● **REQUIREMENT**
In the data below, find the line containing "37 | 0.0545 |", then set down that line and every later line up to and including the line containing "met2: 0.52 / 0.190 / 7690 / 112", exactly.
══════
`config.mk`:
```
export PLATFORM = sky130hd
export DESIGN_NAME = modbus_request_framer
export DESIGN_NICKNAME = d
export VERILOG_FILES = /design/src/design/mbrf_pkg.sv /design/src/design/modbus_request_framer.sv /design/src/design/mbrf_builder.sv /design/src/design/mbrf_serializer.sv
export VERILOG_INCLUDE_DIRS = /design/src /design/src/design
export SDC_FILE = /design/constraint.sdc
export NUM_CORES = 1
export LEC_CHECK = 0
export BUFFER_PORTS_ARGS = -buffer_cell sky130_fd_sc_hd__buf_2
export CAP_MARGIN = 0
export CORE_ASPECT_RATIO = 1.4
export CORE_MARGIN = 4
export CORE_UTILIZATION = 30
export CTS_CLUSTER_SIZE = 12
export DETAILED_ROUTE_END_ITERATION = 8
export SLEW_MARGIN = 40
export SYNTH_ARGS = -nofsm -noshare
export SYNTH_HDL_FRONTEND = slang
export SYNTH_SLANG_ARGS = --single-unit
export TNS_END_PERCENT = 100
```
`constraint.sdc`:
```
create_clock -name clock -period 3.5 [get_ports clock]
set_input_delay 0.875 -clock clock [delete_from_list [all_inputs] [get_ports clock]]
set_output_delay 0.875 -clock clock [all_outputs]
set_load 0.005 [all_outputs]
```
`src/design/assert_macros.svh`:
```
// ----------------------------------------------------------------------------
// assertion macros
// clocked property checks, compiled out for synthesis
// ----------------------------------------------------------------------------
`ifndef ASSERT_MACROS_SVH
`define ASSERT_MACROS_SVH

`ifndef SYNTHESIS

// property must hold at every clock edge outside reset
`define ASSERT_CLK(lbl, clk, rst, prop) \
   lbl: assert property (@(posedge clk) disable iff (rst) (prop)) \
      else $error("assertion failed");

// condition must never be seen outside reset
`define ASSERT_NEVER(lbl, clk, rst, cond) \
   lbl: assert property (@(posedge clk) disable iff (rst) !(cond)) \
      else $error("forbidden condition seen");

`else

`define ASSERT_CLK(lbl, clk, rst, prop)
`define ASSERT_NEVER(lbl, clk, rst, cond)

`endif

`endif

```
`src/design/mbrf_pkg.sv`:
```
// ----------------------------------------------------------------------------
// mbrf_pkg
// shared types, constants and crc step for the request framer
// ----------------------------------------------------------------------------
package mbrf_pkg;

   localparam logic [2:0]  CMD_WR_COIL    = 3'd4;
   localparam logic [2:0]  CMD_LAST_VALID = 3'd5;

   localparam logic [15:0] COIL_ON_VALUE  = 16'hFF00;
   localparam logic [15:0] CRC_INIT       = 16'hFFFF;
   localparam logic [15:0] CRC_POLY       = 16'hA001;
   localparam logic [7:0]  MBAP_LENGTH    = 8'd6;

   localparam logic [3:0]  RTU_LAST_IDX   = 4'd7;
   localparam logic [3:0]  TCP_LAST_IDX   = 4'd11;
   localparam logic [3:0]  PDU_BYTES      = 4'd6;

   localparam logic        MODE_RTU       = 1'b0;
   localparam logic        MODE_TCP       = 1'b1;

   localparam logic        REG_UNIT_ID    = 1'b0;
   localparam logic        REG_FRAME_MODE = 1'b1;

   // frame handed from the request register to the byte serialiser
   typedef struct packed {
      logic              valid;
      logic              tcp;
      logic [15:0]       tid;
      logic [5:0][7:0]   pdu;
   } frame_type;

   // one byte through the reflected crc-16 polynomial, eight shift steps
   function automatic logic [15:0] crc_byte(input logic [15:0] crc_i,
                                            input logic [7:0]  data_i);
      logic [15:0] c;
      c = crc_i ^ {8'h00, data_i};
      for (int b = 0; b < 8; b++) begin
         if (c[0]) begin
            c = (c >> 1) ^ CRC_POLY;
         end else begin
            c = c >> 1;
         end
      end
      return c;
   endfunction

endpackage

```
`src/design/modbus_request_framer.sv`:
```
// ----------------------------------------------------------------------------
// modbus_request_framer
// builds modbus rtu or tcp request frames and sends them one byte a transfer
// ----------------------------------------------------------------------------
// a request passes through the request register and then the frame register before
//   the first byte of its frame is shown; the byte serialiser sends one byte per cycle
//   while rsp_tready is high, an rtu frame is 8 bytes and a tcp frame 12, no gaps
// one request can wait in the request register while a frame is being sent
// reset: synchronous, clears handshake state and the transaction number,
//   unit id returns to 1 and framing to rtu

module modbus_request_framer (
   input  logic        clock,
   input  logic        reset,

   // request stream
   input  logic        req_tvalid,
   output logic        req_tready,
   input  logic [39:0] req_tdata,   // [2:0] command, [18:3] start_address,
                                    // [34:19] quantity_or_value, [39:35] zero

   // frame byte stream
   output logic        rsp_tvalid,
   input  logic        rsp_tready,
   output logic [7:0]  rsp_tdata,   // [7:0] out_byte
   output logic        rsp_tlast,   // frame_last

   // register port
   input  logic        csr_psel,
   input  logic        csr_penable,
   input  logic        csr_pwrite,
   input  logic [2:0]  csr_paddr,
   input  logic [31:0] csr_pwdata,
   output logic [31:0] csr_prdata,
   output logic        csr_pready
);

   logic [7:0]          unit_id_reg_ff;
   logic                frame_mode_ff;
   logic                csr_write;
   logic                take;
   mbrf_pkg::frame_type frame;

   // ---------------------------------------------------------------- registers
   // register index is the word address; a write lands on the access phase
   assign csr_pready = 1'b1;
   assign csr_write  = csr_psel && csr_penable && csr_pwrite && csr_pready;

   always_ff @(posedge clock) begin
      if (reset) begin
         unit_id_reg_ff <= 8'd1;
         frame_mode_ff  <= mbrf_pkg::MODE_RTU;
      end else if (csr_write) begin
         unique case (csr_paddr[2])
            mbrf_pkg::REG_UNIT_ID:    unit_id_reg_ff <= csr_pwdata[7:0];
            mbrf_pkg::REG_FRAME_MODE: frame_mode_ff  <= csr_pwdata[0];
         endcase
      end
   end

   always_comb begin
      unique case (csr_paddr[2])
         mbrf_pkg::REG_UNIT_ID:    csr_prdata = {24'h000000, unit_id_reg_ff};
         mbrf_pkg::REG_FRAME_MODE: csr_prdata = {31'h00000000, frame_mode_ff};
      endcase
   end

   // ---------------------------------------------------------- request stage
   // assembles the pdu, drops unknown commands, numbers tcp transfers
   mbrf_builder u_builder (
      .clock             (clock),
      .reset             (reset),
      .req_tvalid        (req_tvalid),
      .req_tready        (req_tready),
      .command           (req_tdata[2:0]),
      .start_address     (req_tdata[18:3]),
      .quantity_or_value (req_tdata[34:19]),
      .unit_id           (unit_id_reg_ff),
      .frame_mode        (frame_mode_ff),
      .take              (take),
      .frame             (frame)
   );

   // ------------------------------------------------------------- serialiser
   // walks the frame one byte per transfer and folds the crc in as it goes
   mbrf_serializer u_serializer (
      .clock      (clock),
      .reset      (reset),
      .frame      (frame),
      .take       (take),
      .rsp_tvalid (rsp_tvalid),
      .rsp_tready (rsp_tready),
      .out_byte   (rsp_tdata),
      .frame_last (rsp_tlast)
   );

endmodule

```
`src/design/mbrf_builder.sv`:
```
// ----------------------------------------------------------------------------
// mbrf_builder
// request register: pdu assembly and transaction numbering
// ----------------------------------------------------------------------------
`include "assert_macros.svh"

module mbrf_builder (
   input  logic                clock,
   input  logic                reset,
   input  logic                req_tvalid,
   output logic                req_tready,
   input  logic [2:0]          command,
   input  logic [15:0]         start_address,
   input  logic [15:0]         quantity_or_value,
   input  logic [7:0]          unit_id,
   input  logic                frame_mode,
   input  logic                take,
   output mbrf_pkg::frame_type frame
);

   logic              hold_valid_ff, hold_valid_in;
   logic              tcp_ff;
   logic [15:0]       tid_ff, tid_in;
   logic [15:0]       frame_tid_ff;
   logic [5:0][7:0]   pdu_ff;
   logic [5:0][7:0]   pdu_in;
   logic [15:0]       value;
   logic              accept;
   logic              cmd_ok;
   logic              acc_tcp;

   assign req_tready = !hold_valid_ff || take;
   assign accept     = req_tvalid && req_tready;
   assign cmd_ok     = (command <= mbrf_pkg::CMD_LAST_VALID);
   assign acc_tcp    = accept && cmd_ok && (frame_mode == mbrf_pkg::MODE_TCP);

   always_comb begin
      if (command == mbrf_pkg::CMD_WR_COIL) begin
         value = (quantity_or_value != 16'h0000) ? mbrf_pkg::COIL_ON_VALUE : 16'h0000;
      end else begin
         value = quantity_or_value;
      end
      pdu_in[0] = unit_id;
      pdu_in[1] = {5'b00000, command} + 8'd1;
      pdu_in[2] = start_address[15:8];
      pdu_in[3] = start_address[7:0];
      pdu_in[4] = value[15:8];
      pdu_in[5] = value[7:0];
   end

   // unknown commands are swallowed here and never reach the serialiser
   assign hold_valid_in = (hold_valid_ff && !take) || (accept && cmd_ok);
   assign tid_in        = acc_tcp ? tid_ff + 16'd1 : tid_ff;

   always_ff @(posedge clock) begin
      if (reset) begin
         hold_valid_ff <= 1'b0;
         tid_ff        <= 16'h0000;
      end else begin
         hold_valid_ff <= hold_valid_in;
         tid_ff        <= tid_in;
      end
   end

   always_ff @(posedge clock) begin
      if (accept && cmd_ok) begin
         pdu_ff       <= pdu_in;
         tcp_ff       <= (frame_mode == mbrf_pkg::MODE_TCP);
         frame_tid_ff <= tid_ff;
      end
   end

   assign frame.valid = hold_valid_ff;
   assign frame.tcp   = tcp_ff;
   assign frame.tid   = frame_tid_ff;
   assign frame.pdu   = pdu_ff;

   // a stalled request stays in the register until the serialiser takes it
   `ASSERT_CLK(a_hold_kept, clock, reset, (hold_valid_ff && !take) |=> hold_valid_ff)
   // the transaction number only moves on an accepted tcp request
   `ASSERT_CLK(a_tid_step, clock, reset, (!$past(reset) && !$stable(tid_ff)) |-> $past(acc_tcp))

endmodule

```
`src/design/mbrf_serializer.sv`:
```
// ----------------------------------------------------------------------------
// mbrf_serializer
// frame register and byte serialiser with running crc
// ----------------------------------------------------------------------------
`include "assert_macros.svh"

module mbrf_serializer (
   input  logic                clock,
   input  logic                reset,
   input  mbrf_pkg::frame_type frame,
   output logic                take,
   output logic                rsp_tvalid,
   input  logic                rsp_tready,
   output logic [7:0]          out_byte,
   output logic                frame_last
);

   logic              busy_ff, busy_in;
   logic [3:0]        idx_ff, idx_in;
   logic [15:0]       crc_ff, crc_in;
   logic              tcp_ff;
   logic [15:0]       tid_ff;
   logic [5:0][7:0]   pdu_ff;
   logic              load;
   logic              xfer;
   logic [3:0]        last_idx;
   logic [2:0]        pdu_sel;

   assign last_idx   = tcp_ff ? mbrf_pkg::TCP_LAST_IDX : mbrf_pkg::RTU_LAST_IDX;
   assign frame_last = (idx_ff == last_idx);
   assign rsp_tvalid = busy_ff;
   assign xfer       = busy_ff && rsp_tready;
   assign take       = !busy_ff || (xfer && frame_last);
   assign load       = take && frame.valid;

   // byte select: pdu first in rtu, mbap header first in tcp
   always_comb begin
      if (tcp_ff) begin
         pdu_sel = 3'(idx_ff - mbrf_pkg::PDU_BYTES);
      end else begin
         pdu_sel = idx_ff[2:0];
      end
      out_byte = 8'h00;
      if (tcp_ff) begin
         if (idx_ff == 4'd0) begin
            out_byte = tid_ff[15:8];
         end else if (idx_ff == 4'd1) begin
            out_byte = tid_ff[7:0];
         end else if (idx_ff == 4'd5) begin
            out_byte = mbrf_pkg::MBAP_LENGTH;
         end else if (idx_ff >= mbrf_pkg::PDU_BYTES && idx_ff <= mbrf_pkg::TCP_LAST_IDX) begin
            out_byte = pdu_ff[pdu_sel];
         end
      end else begin
         if (idx_ff < mbrf_pkg::PDU_BYTES) begin
            out_byte = pdu_ff[pdu_sel];
         end else if (idx_ff == mbrf_pkg::PDU_BYTES) begin
            out_byte = crc_ff[7:0];
         end else if (idx_ff == mbrf_pkg::RTU_LAST_IDX) begin
            out_byte = crc_ff[15:8];
         end
      end
   end

   always_comb begin
      busy_in = busy_ff;
      idx_in  = idx_ff;
      crc_in  = crc_ff;
      if (load) begin
         busy_in = 1'b1;
         idx_in  = 4'd0;
         crc_in  = mbrf_pkg::CRC_INIT;
      end else if (xfer) begin
         if (frame_last) begin
            busy_in = 1'b0;
         end else begin
            idx_in = idx_ff + 4'd1;
         end
         // in rtu mode the crc runs over the pdu bytes as they leave
         if (!tcp_ff && idx_ff < mbrf_pkg::PDU_BYTES) begin
            crc_in = mbrf_pkg::crc_byte(crc_ff, out_byte);
         end
      end
   end

   always_ff @(posedge clock) begin
      if (reset) begin
         busy_ff <= 1'b0;
         idx_ff  <= 4'd0;
      end else begin
         busy_ff <= busy_in;
         idx_ff  <= idx_in;
      end
   end

   always_ff @(posedge clock) begin
      crc_ff <= crc_in;
      if (load) begin
         tcp_ff <= frame.tcp;
         tid_ff <= frame.tid;
         pdu_ff <= frame.pdu;
      end
   end

   // the byte index never runs past the end of the current frame
   `ASSERT_NEVER(a_idx_range, clock, reset, busy_ff && (idx_ff > last_idx))
   // after the last byte leaves with nothing waiting the serialiser goes idle
   `ASSERT_CLK(a_drain_idle, clock, reset, (xfer && frame_last && !frame.valid) |=> !busy_ff)

endmodule
```
==> results of run 1 <==
## critical path, cell delays in order (launching register included)
cell	delay (ns)
edfxtp_1	0.53
xor2_4	0.24
buf_8	0.18
or2_2	0.34
a32oi_2	0.19
a21oi_1	0.12
nor4_4	0.33
buf_2	0.18
## power by group
part | internal (uW) | total [uW] | leakage [uW] | switching, uW
sequential | 2280 | 2340 | 0.00154 | 61.7
combinational | 281 | 579 | 0.00151 | 298
clock | 971 | 1810 | 0.000287 | 844
## cells in the mapped netlist (14+ instances only)
| library cell | n | area share |
|---|---|---|
| edfxtp_1 | 122 | 0.50 |
| nand2_1 | 69 | 0.035 |
| dfxtp_1 | 47 | 0.13 |
| nor2_1 | 40 | 0.020 |
| a21oi_1 | 27 | 0.018 |
| buf_4 | 27 | 0.028 |
| nand3_1 | 20 | 0.014 |
| o21ai_0 | 20 | 0.014 |
| xnor2_1 | 16 | 0.019 |
| inv_1 | 15 | 0.0076 |
| clkbuf_1 | 14 | 0.0071 |
| xor2_1 | 14 | 0.017 |
## cells by family (layout without fill, tap and decap cells)
| group | after synthesis | in the layout | synth area share |
|---|---|---|---|
| compound gates | 98 | 98 | 0.0901 |
| xor+xnor | 37 | 37 | 0.0545 |
| fa+ha+maj | 9 | 9 | 0.0153 |
| buf+inv | 65 | 146 | 0.0491 |
| flops | 169 | 169 | 0.625 |
| mux | 20 | 20 | 0.0336 |
| other cells | 2 | 25 | 0.00102 |
| simple gates | 195 | 195 | 0.131 |
## worst min path at each step
stage / endpoint / slack, ns / cells past startpoint / from
floorplan: u_serializer.pdu_ff[0] / 0.40 / 0 / u_builder.frame[0]
global placement: u_serializer.tid_ff[5] / 0.40 / 0 / u_builder.frame_tid_ff[5]
detailed placement: u_serializer.pdu_ff[8] / 0.40 / 0 / u_builder.frame[8]
CTS: u_serializer.pdu_ff[8] / 0.42 / 0 / u_builder.frame[8]
global route: u_serializer.pdu_ff[7] / 0.42 / 0 / u_builder.frame[7]
finish: u_serializer.pdu_ff[8] / 0.42 / 0 / u_builder.frame[8]
## timing repair
item / 4_1_cts / 5_1_grt
endpoints found under the setup margin: 2 / 12
setup buffers: 0 / 5
pin swaps: 1 / 3
resized for setup: 2 / 17
## layer usage
metal / share of wire / global-route usage / wire (um) / vias up
met1: 0.40 / 0.125 / 5920 / 2174
met5: 0 / 0 / 0 / -
met2: 0.52 / 0.190 / 7690 / 112
met4: 0.037 / 0.0610 / 556 / 0
met3: 0.048 / 0.0262 / 715 / 30
li1: - / - / - / 2284
## metrics by stage
step | TNS [ns] | hold WS [ns] | setup WS (ns) | utilization
2_1_floorplan | 0 | 0.400 | 0.125 | -
3_3_place_gp | 0 | 0.400 | 0.152 | 0.335
3_5_place_dp | 0 | 0.405 | 0.155 | 0.335
4_1_cts | -0.0148 | 0.416 | -0.0148 | 0.361
5_1_grt | -0.0991 | 0.420 | -0.0430 | 0.366
6_report | 0 | 0.417 | 0.0859 | 0.366
## cell type report
cell class / instances / area share
clock buffers: 18 / 0.0499
clock inverters: 14 / 0.0173
inverters: 15 / 0.00640
multi-input cells: 384 / 0.292
flip-flops and latches: 169 / 0.524
well taps: 310 / 0.0441
repair buffers: 99 / 0.0665
## registers in the layout (all words and copies together) (netlist names), 4 cells and up
name and count:
u_builder.frame_tid_ff 16, u_builder.frame 44, u_serializer.pdu_ff 44, u_serializer.crc_ff 16, unit_id_reg_ff 8, u_builder.tid_ff 16
u_serializer.idx_ff 4, u_serializer.tid_ff 16
==> metrics.md, run 1 <==
| Metric | Value |
|---|---|
| Outcome | `completed` |
| Commonest non-fill, non-tap cell in the layout | `edfxtp_1` |
| Core region area | `0.0241 mm^2` |
| EDFF count, synth | `122` |
| Data required, critical path | `2.62 ns` |
| Register area share after synthesis | `0.625` |
| Placer congestion estimate | `0.866` |
| Max Transition Viols Final | `0` |
| Critical Setup Path Class | `reg -> out` |
| RR Endpoint | `u_serializer.crc_ff[0]` |
| GRT Util Overall | `0.110` |
| Layout cells sized above 1 | `0.246` |
| Worst-Skew Late Latency | `0.43 ns` |
| Area delta synth->final | `19.5%` |
| CTS root buffer | `clkbuf_16` |
| Antenna Nets Post-Route | `0` |
| Detailed Place HPWL | `10,700 um` |
| Startpoint class of the critical path | `flop` |
| Diode count | `0` |
| First-pass GRT wire length | `23,600 um` |
| WL final | `14,900 um` |
| Flop2flop setup slack | `0.18 ns` |
| Drt pass-1 iters | `5` |
| Initial Util | `0.306` |
| Most frequent cells in the layout | `122 x edfxtp_1, 69 x nand2_1, 69 x buf_2` |
| Die area | `0.0272 mm^2` |
| Drt drc | `0` |
| Mapped cell area | `0.00736 mm^2` |
| Final hold viol count | `0` |
| Setup violators final | `0` |
| Share of synthesized flip-flops with an asynchronous set or reset | `0` |
| Dpl cell area | `0.00807 mm^2` |
| Max rail drop VDD | `0.296 mV` |
| R2R depth | `10` |
| Ports | `126` |
| Vias per cell | `4.56` |
| CTS tree | `built` |
| Vias in the first global route | `4,559` |
| Yosys reg bits | `169` |
| # fillers | `2,296` |
| Fin cells | `1,009` |
| Distinct cells, synth | `63` |
| IO Port Bufs | `69` |
| RR Startpoint | `u_serializer.tcp_ff` |
| Design area | `0.00880 mm^2` |
| Power after layout | `4730 uW` |
| Initial antenna violation count | `0` |
| Max_cap viols | `0` |
| Post-route minimum period | `3.41 ns` |
| Seq. cell area | `0.00461 mm^2` |
| Multi-input gate area | `0.00257 mm^2` |
| Worst-path fanout max | `13` |
| Tightest Hold Check Type | `reg -> reg` |
| Vias post-DR | `4,600` |
| Core Rows | `67` |
| Clk slew on worst S/H paths | `0.07 ns` |
| RSZ-0062 raised after global routing | `yes` |
| NumNets Final | `777` |
| Dominant synthesized flop cell | `edfxtp_1` |
| Max clock buf depth | `2` |
| CTS buffer count | `17` |
| Slew HR | `0.590` |
| Clock skew | `0.0125 ns` |
| Peak Freq | `293 MHz` |
| Wire per inst | `14.8 um` |
| Mapped Avg Cell Area | `12.4 um^2` |
| Static leakage power | `0.00334 uW` |
| Slew @ Worst Pin | `0.608 ns` |
| Fin crit share | `0.975` |
| Power Dens Cells | `538 mW/mm^2` |
| Number of clock sinks | `169` |
| WP data arrival | `2.54 ns` |
| Die Wd | `140 um` |
| DR iter-0 viols | `302` |
| CP endpoint kind | `output pin` |
| Ys Warns | `0` |
| CP Launch Point | `u_serializer.tcp_ff` |
| H-tree levels | `4` |
| CTS Hold Bufs | `0` |
| Placed Cells | `972` |
| Grt ovf | `0` |
| DIE HEIGHT | `193 um` |
| Largest net degree at the start of global routing | `44` |
| Syn Inst Count | `595` |
| Worst setup path endpoint | `rsp_tdata[2]` |
Power figures use the tool's default switching activity.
══════
● **SOLUTION**
| xor+xnor | 37 | 37 | 0.0545 |
| fa+ha+maj | 9 | 9 | 0.0153 |
| buf+inv | 65 | 146 | 0.0491 |
| flops | 169 | 169 | 0.625 |
| mux | 20 | 20 | 0.0336 |
| other cells | 2 | 25 | 0.00102 |
| simple gates | 195 | 195 | 0.131 |
## worst min path at each step
stage / endpoint / slack, ns / cells past startpoint / from
floorplan: u_serializer.pdu_ff[0] / 0.40 / 0 / u_builder.frame[0]
global placement: u_serializer.tid_ff[5] / 0.40 / 0 / u_builder.frame_tid_ff[5]
detailed placement: u_serializer.pdu_ff[8] / 0.40 / 0 / u_builder.frame[8]
CTS: u_serializer.pdu_ff[8] / 0.42 / 0 / u_builder.frame[8]
global route: u_serializer.pdu_ff[7] / 0.42 / 0 / u_builder.frame[7]
finish: u_serializer.pdu_ff[8] / 0.42 / 0 / u_builder.frame[8]
## timing repair
item / 4_1_cts / 5_1_grt
endpoints found under the setup margin: 2 / 12
setup buffers: 0 / 5
pin swaps: 1 / 3
resized for setup: 2 / 17
## layer usage
metal / share of wire / global-route usage / wire (um) / vias up
met1: 0.40 / 0.125 / 5920 / 2174
met5: 0 / 0 / 0 / -
met2: 0.52 / 0.190 / 7690 / 112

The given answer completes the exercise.